Noson S. Yanofsky is a professor at Brooklyn College and The Graduate Center of the City University of New York's Department of Computer and Information Science. Dr. Mirco A. Mannucci is a holomath, or that particular breed of polymath who never stops trying to weave the tangled threads of his many interests into a cohesive whole, to use his neologism.

One of the best books on theoretical computer science is Quantum Computing for Computer Scientists. Quantum computing is a multidisciplinary field that aims to take advantage of some of quantum mechanics' strange properties to broaden our computational horizons. Readers will be taken on a tour of this intriguing field of cutting-edge research in Quantum Computing for Computer Scientists. This book employs ideas and techniques common to any student of computer science and is written in an approachable yet rigorous manner. The reader is not required to have a strong foundation in advanced mathematics or physics.

Following the presentation of the basic prerequisites, the content is organized to look at various elements of quantum computing from a computer science perspective. Computer architecture, algorithms, programming languages, theoretical computer science, cryptography, information theory, and hardware are among the topics covered. The text includes step-by-step examples, over 200 tasks with solutions, and programming drills to help computer science students and researchers understand quantum computing.

Some reviews about this book: “The title says it all. This book was great for non-physicists that want to understand Quantum Computing from a Computer Science frame of reference. Full disclosure, I have a degree in Physics and have been working as a programmer for the last 20 years.”

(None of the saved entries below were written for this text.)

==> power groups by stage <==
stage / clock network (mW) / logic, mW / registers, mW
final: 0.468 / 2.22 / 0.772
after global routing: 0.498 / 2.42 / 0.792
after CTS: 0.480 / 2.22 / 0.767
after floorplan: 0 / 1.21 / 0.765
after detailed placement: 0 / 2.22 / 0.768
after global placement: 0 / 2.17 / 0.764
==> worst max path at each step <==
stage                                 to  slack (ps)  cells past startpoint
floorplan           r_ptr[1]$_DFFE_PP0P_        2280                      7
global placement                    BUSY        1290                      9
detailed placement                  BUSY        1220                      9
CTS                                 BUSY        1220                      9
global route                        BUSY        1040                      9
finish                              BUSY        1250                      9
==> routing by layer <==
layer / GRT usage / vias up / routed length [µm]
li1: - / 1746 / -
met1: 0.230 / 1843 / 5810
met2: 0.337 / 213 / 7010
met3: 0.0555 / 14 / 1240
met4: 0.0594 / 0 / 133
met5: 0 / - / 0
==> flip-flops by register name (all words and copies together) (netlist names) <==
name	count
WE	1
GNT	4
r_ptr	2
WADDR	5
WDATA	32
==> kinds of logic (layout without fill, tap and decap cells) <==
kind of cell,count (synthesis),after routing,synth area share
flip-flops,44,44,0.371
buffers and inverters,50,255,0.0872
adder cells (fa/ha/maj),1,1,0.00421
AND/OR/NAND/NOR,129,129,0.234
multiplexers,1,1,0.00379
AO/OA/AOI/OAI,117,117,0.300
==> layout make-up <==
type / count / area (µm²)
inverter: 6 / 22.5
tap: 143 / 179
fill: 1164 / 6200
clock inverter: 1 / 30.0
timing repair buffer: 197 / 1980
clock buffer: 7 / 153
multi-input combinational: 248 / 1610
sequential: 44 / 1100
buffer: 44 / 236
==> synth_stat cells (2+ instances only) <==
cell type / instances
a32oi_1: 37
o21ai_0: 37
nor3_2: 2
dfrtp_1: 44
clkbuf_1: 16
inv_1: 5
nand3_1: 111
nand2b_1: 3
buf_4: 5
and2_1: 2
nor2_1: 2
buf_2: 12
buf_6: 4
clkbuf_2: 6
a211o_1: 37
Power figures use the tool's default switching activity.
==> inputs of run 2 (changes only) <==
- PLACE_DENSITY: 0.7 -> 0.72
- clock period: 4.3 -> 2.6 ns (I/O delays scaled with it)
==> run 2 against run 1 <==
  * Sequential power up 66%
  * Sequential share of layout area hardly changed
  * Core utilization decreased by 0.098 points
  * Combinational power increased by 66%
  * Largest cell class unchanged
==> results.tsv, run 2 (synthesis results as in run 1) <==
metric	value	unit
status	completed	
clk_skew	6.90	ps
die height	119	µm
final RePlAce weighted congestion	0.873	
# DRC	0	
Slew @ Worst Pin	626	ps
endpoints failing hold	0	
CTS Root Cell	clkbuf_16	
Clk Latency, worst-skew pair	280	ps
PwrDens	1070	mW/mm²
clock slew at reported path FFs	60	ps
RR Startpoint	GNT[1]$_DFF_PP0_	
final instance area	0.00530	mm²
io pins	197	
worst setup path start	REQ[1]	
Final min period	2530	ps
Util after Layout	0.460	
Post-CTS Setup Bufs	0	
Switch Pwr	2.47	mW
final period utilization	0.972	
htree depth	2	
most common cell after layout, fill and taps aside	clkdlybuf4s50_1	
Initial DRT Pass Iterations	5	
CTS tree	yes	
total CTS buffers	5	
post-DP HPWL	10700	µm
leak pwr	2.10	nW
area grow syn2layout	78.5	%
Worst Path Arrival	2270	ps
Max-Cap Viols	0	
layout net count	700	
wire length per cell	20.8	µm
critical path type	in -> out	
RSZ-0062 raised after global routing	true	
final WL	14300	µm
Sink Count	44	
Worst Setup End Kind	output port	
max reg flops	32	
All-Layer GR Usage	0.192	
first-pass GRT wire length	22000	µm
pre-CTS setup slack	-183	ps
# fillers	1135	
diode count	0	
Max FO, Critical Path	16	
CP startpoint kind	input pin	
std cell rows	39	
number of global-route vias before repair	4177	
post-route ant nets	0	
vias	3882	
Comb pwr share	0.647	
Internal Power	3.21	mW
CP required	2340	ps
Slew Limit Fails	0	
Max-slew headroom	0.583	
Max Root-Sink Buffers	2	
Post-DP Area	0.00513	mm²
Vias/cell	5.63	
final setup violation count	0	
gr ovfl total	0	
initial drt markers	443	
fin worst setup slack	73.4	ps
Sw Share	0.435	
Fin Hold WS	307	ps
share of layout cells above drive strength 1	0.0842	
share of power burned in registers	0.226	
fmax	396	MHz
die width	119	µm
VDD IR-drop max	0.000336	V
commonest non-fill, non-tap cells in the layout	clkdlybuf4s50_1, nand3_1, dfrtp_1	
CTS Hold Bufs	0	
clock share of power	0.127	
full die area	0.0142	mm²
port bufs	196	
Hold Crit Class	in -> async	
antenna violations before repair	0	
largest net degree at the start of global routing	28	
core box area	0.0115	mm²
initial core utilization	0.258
--- src/rtl/word_load_sequencer.sv ---
// word_load_sequencer
//   Assembles bits/byte_bits bytes from a byte stream (little-endian, first
//   byte in the low slice) into one word. When the word is complete it issues
//   a one-cycle load strobe for the downstream word register. It then holds a
//   ready flag until the consumer acknowledges. A partial word is dropped if
//   the gap between bytes reaches timeout_cycles.
//
// Ports
//   Clk          in   system clock, rising edge
//   Reset        in   asynchronous, active-low reset
//   Byte_Valid   in   Byte_In valid this cycle
//   Byte_In      in   incoming byte
//   Word_Ack     in   consumer has taken the stored word
//   Word_Out     out  assembled word (word register Input)
//   Word_Enable  out  one-cycle load strobe (word register Enable)
//   Word_Ready   out  stored word awaiting Word_Ack
//   Overrun      out  one-cycle pulse: byte dropped, no room
//   Timeout      out  one-cycle pulse: partial word discarded
module word_load_sequencer #(
  parameter int bits           = 16,
  parameter int byte_bits      = 8,
  parameter int timeout_cycles = 1000
) (
  input  logic                 Clk,
  input  logic                 Reset,
  input  logic                 Byte_Valid,
  input  logic [byte_bits-1:0] Byte_In,
  input  logic                 Word_Ack,
  output logic [bits-1:0]      Word_Out,
  output logic                 Word_Enable,
  output logic                 Word_Ready,
  output logic                 Overrun,
  output logic                 Timeout
);

  localparam int N  = bits / byte_bits;
  localparam int CW = $clog2(N + 1);
  localparam int TW = $clog2(timeout_cycles + 1);

  localparam logic [1:0] S_IDLE     = 2'd0;
  localparam logic [1:0] S_COLLECT  = 2'd1;
  localparam logic [1:0] S_LOAD     = 2'd2;
  localparam logic [1:0] S_WAIT_ACK = 2'd3;

  logic [1:0]                      state_q, state_d;
  logic [CW-1:0]                   cnt_q, cnt_d;
  logic [TW-1:0]                   tcnt_q, tcnt_d;
  logic [N-1:0][byte_bits-1:0]     word_q, word_d;
  logic                            en_q, en_d;
  logic                            rdy_q, rdy_d;
  logic                            ovr_q, ovr_d;
  logic                            to_q, to_d;

  always_comb begin
    state_d = state_q;
    cnt_d   = cnt_q;
    tcnt_d  = tcnt_q;
    word_d  = word_q;
    en_d    = 1'b0;
    rdy_d   = rdy_q;
    ovr_d   = 1'b0;
    to_d    = 1'b0;

    case (state_q)
      S_IDLE: begin
        if (Byte_Valid) begin
          word_d[0] = Byte_In;
          cnt_d     = CW'(1);
          tcnt_d    = '0;
          state_d   = (N == 1) ? S_LOAD : S_COLLECT;
          en_d      = (N == 1);
        end
      end

      S_COLLECT: begin
        if (Byte_Valid) begin
          for (int k = 0; k < N; k++)
            if (cnt_q == CW'(k)) word_d[k] = Byte_In;
          cnt_d  = cnt_q + CW'(1);
          tcnt_d = '0;
          if (cnt_q == CW'(N - 1)) begin
            cnt_d   = '0;
            state_d = S_LOAD;
            en_d    = 1'b1;
          end
        end else if (tcnt_q == TW'(timeout_cycles - 1)) begin
          // Gap limit hit: drop the partial word, Word_Out keeps stale bytes.
          to_d    = 1'b1;
          cnt_d   = '0;
          tcnt_d  = '0;
          state_d = S_IDLE;
        end else begin
          tcnt_d = tcnt_q + TW'(1);
        end
      end

      S_LOAD: begin
        state_d = S_WAIT_ACK;
        rdy_d   = 1'b1;
        ovr_d   = Byte_Valid;
      end

      default: begin // S_WAIT_ACK
        if (Word_Ack) begin
          rdy_d   = 1'b0;
          state_d = S_IDLE;
          // A byte arriving with the ack starts the next word immediately.
          if (Byte_Valid) begin
            word_d[0] = Byte_In;
            cnt_d     = CW'(1);
            tcnt_d    = '0;
            state_d   = (N == 1) ? S_LOAD : S_COLLECT;
            en_d      = (N == 1);
          end
        end else begin
          ovr_d = Byte_Valid;
        end
      end
    endcase
  end

  always_ff @(posedge Clk or negedge Reset) begin
    if (!Reset) begin
      state_q <= S_IDLE;
      cnt_q   <= '0;
      tcnt_q  <= '0;
      word_q  <= '0;
      en_q    <= 1'b0;
      rdy_q   <= 1'b0;
      ovr_q   <= 1'b0;
      to_q    <= 1'b0;
    end else begin
      state_q <= state_d;
      cnt_q   <= cnt_d;
      tcnt_q  <= tcnt_d;
      word_q  <= word_d;
      en_q    <= en_d;
      rdy_q   <= rdy_d;
      ovr_q   <= ovr_d;
      to_q    <= to_d;
    end
  end

  assign Word_Out    = word_q;
  assign Word_Enable = en_q;
  assign Word_Ready  = rdy_q;
  assign Overrun     = ovr_q;
  assign Timeout     = to_q;

endmodule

Authors: Noson S. Yanofsky & Dr. Mirco A. Mannucci

Link to buy: https://www.amazon.com/-/es/Noson-S-Yanofsky/dp/0521879965/ref=sr_1_1?

Cristopher Moore earned a B.A. in Mathematics, Physics, and Integrated Science from Northwestern University with honors in 1986, when he was 18 years old. He has produced over 90 publications on issues spanning from undecidability in dynamical systems to quantum computing, phase transitions in NP-complete problems, and network analysis.

Stephan Mertens graduated from Georg-August University Gttingen with a diploma in physics in 1989 and a Ph.D. in physics in 1991. He worked in the software sector for three years after receiving his Ph.D. before joining the Otto-von-Guericke University Magdeburg faculty as a theoretical physicist. In statistical mechanics, his research focuses on disordered systems, average-case complexity of algorithms, and parallel computing.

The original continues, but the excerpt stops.